* What you have to do
For the records below, print the lines from the line with "launch | Instr[29] |" through the line with "1510 um^2 |" exactly as written; include both end lines and exclude the rest.

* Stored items
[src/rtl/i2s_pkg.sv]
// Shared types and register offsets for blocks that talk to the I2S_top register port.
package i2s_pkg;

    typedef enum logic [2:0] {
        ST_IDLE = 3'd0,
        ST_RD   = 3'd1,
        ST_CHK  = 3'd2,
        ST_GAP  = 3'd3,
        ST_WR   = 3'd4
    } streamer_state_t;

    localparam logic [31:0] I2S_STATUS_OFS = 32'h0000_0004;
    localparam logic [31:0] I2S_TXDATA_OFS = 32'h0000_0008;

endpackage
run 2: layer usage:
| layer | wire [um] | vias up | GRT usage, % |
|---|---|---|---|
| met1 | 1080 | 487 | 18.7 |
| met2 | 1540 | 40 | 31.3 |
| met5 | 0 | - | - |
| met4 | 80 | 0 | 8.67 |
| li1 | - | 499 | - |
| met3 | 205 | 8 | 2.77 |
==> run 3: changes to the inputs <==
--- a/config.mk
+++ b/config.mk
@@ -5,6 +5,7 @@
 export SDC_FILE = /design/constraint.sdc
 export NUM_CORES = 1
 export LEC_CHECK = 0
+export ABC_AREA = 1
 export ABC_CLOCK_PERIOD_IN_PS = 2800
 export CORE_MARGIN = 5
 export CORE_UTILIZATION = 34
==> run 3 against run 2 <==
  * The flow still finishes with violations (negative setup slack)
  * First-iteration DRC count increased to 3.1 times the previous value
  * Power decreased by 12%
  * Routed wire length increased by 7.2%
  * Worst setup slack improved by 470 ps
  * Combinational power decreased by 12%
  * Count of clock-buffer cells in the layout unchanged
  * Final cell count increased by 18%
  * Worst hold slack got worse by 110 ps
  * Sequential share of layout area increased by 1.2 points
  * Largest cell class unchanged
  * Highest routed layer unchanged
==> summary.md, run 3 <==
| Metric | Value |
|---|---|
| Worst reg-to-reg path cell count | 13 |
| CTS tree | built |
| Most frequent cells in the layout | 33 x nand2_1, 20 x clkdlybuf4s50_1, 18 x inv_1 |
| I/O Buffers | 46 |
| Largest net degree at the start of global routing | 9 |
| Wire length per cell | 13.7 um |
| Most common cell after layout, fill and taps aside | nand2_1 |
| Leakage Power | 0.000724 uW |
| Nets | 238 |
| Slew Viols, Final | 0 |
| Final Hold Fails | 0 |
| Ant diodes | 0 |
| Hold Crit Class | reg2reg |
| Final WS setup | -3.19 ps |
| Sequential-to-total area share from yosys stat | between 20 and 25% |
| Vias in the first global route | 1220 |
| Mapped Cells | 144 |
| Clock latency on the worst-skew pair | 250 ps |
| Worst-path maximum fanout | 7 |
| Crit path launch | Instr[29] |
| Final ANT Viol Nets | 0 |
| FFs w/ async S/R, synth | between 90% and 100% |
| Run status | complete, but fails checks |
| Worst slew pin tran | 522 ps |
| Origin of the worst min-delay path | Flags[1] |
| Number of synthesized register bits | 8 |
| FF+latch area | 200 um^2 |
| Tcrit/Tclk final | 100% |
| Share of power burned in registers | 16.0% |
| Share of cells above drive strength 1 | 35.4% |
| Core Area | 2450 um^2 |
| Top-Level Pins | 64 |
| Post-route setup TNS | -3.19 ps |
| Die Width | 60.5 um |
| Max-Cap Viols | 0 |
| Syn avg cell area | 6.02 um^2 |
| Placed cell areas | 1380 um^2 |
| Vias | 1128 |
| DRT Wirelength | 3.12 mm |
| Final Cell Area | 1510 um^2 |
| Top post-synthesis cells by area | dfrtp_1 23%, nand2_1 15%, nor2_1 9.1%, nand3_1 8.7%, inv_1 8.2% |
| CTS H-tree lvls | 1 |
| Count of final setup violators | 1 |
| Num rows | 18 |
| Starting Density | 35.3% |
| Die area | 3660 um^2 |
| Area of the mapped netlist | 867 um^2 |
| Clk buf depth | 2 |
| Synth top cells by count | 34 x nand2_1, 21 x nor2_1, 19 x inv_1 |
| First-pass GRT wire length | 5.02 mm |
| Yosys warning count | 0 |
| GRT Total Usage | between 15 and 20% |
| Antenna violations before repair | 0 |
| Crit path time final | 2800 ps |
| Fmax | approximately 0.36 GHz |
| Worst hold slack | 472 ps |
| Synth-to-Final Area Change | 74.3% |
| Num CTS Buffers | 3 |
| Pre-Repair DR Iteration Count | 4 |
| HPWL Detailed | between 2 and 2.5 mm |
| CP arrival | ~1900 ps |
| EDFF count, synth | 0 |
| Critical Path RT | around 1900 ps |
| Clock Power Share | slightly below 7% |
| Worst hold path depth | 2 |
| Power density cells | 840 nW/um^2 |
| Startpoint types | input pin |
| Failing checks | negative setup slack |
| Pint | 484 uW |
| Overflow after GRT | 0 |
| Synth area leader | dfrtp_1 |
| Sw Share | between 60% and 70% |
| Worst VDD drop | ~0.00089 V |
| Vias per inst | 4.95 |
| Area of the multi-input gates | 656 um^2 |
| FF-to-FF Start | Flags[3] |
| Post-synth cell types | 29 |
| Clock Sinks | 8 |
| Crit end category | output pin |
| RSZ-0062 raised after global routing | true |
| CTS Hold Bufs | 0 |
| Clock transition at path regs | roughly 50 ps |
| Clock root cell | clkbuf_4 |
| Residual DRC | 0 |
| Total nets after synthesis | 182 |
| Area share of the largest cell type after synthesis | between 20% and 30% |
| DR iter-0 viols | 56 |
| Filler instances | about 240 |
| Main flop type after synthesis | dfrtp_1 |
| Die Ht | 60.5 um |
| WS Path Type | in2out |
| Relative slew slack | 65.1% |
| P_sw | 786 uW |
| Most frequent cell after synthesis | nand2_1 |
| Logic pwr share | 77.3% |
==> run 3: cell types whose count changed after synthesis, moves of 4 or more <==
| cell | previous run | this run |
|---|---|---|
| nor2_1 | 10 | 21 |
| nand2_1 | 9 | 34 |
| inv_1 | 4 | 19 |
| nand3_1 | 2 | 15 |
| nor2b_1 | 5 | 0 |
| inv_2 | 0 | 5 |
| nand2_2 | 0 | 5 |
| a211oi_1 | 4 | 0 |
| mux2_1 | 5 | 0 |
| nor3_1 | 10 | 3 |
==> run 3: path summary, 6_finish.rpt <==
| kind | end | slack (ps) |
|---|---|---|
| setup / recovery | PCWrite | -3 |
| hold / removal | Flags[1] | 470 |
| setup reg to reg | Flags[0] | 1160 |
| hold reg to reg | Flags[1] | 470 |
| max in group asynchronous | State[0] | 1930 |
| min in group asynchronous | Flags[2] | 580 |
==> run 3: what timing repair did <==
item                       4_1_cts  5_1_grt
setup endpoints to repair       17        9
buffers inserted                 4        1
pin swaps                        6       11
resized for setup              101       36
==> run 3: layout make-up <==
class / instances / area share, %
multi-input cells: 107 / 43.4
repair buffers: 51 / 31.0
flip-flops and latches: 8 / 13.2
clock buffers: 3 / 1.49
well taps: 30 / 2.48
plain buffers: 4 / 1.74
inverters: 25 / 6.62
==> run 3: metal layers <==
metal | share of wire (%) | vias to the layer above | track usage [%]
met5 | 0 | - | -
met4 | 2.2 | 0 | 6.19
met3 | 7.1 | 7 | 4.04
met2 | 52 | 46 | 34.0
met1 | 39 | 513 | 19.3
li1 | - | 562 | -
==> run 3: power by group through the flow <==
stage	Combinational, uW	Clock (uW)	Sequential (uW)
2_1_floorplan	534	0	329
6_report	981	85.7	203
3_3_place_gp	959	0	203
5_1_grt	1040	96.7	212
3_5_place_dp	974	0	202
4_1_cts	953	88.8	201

* Reply to the task
| Crit path launch | Instr[29] |
| Final ANT Viol Nets | 0 |
| FFs w/ async S/R, synth | between 90% and 100% |
| Run status | complete, but fails checks |
| Worst slew pin tran | 522 ps |
| Origin of the worst min-delay path | Flags[1] |
| Number of synthesized register bits | 8 |
| FF+latch area | 200 um^2 |
| Tcrit/Tclk final | 100% |
| Share of power burned in registers | 16.0% |
| Share of cells above drive strength 1 | 35.4% |
| Core Area | 2450 um^2 |
| Top-Level Pins | 64 |
| Post-route setup TNS | -3.19 ps |
| Die Width | 60.5 um |
| Max-Cap Viols | 0 |
| Syn avg cell area | 6.02 um^2 |
| Placed cell areas | 1380 um^2 |
| Vias | 1128 |
| DRT Wirelength | 3.12 mm |
| Final Cell Area | 1510 um^2 |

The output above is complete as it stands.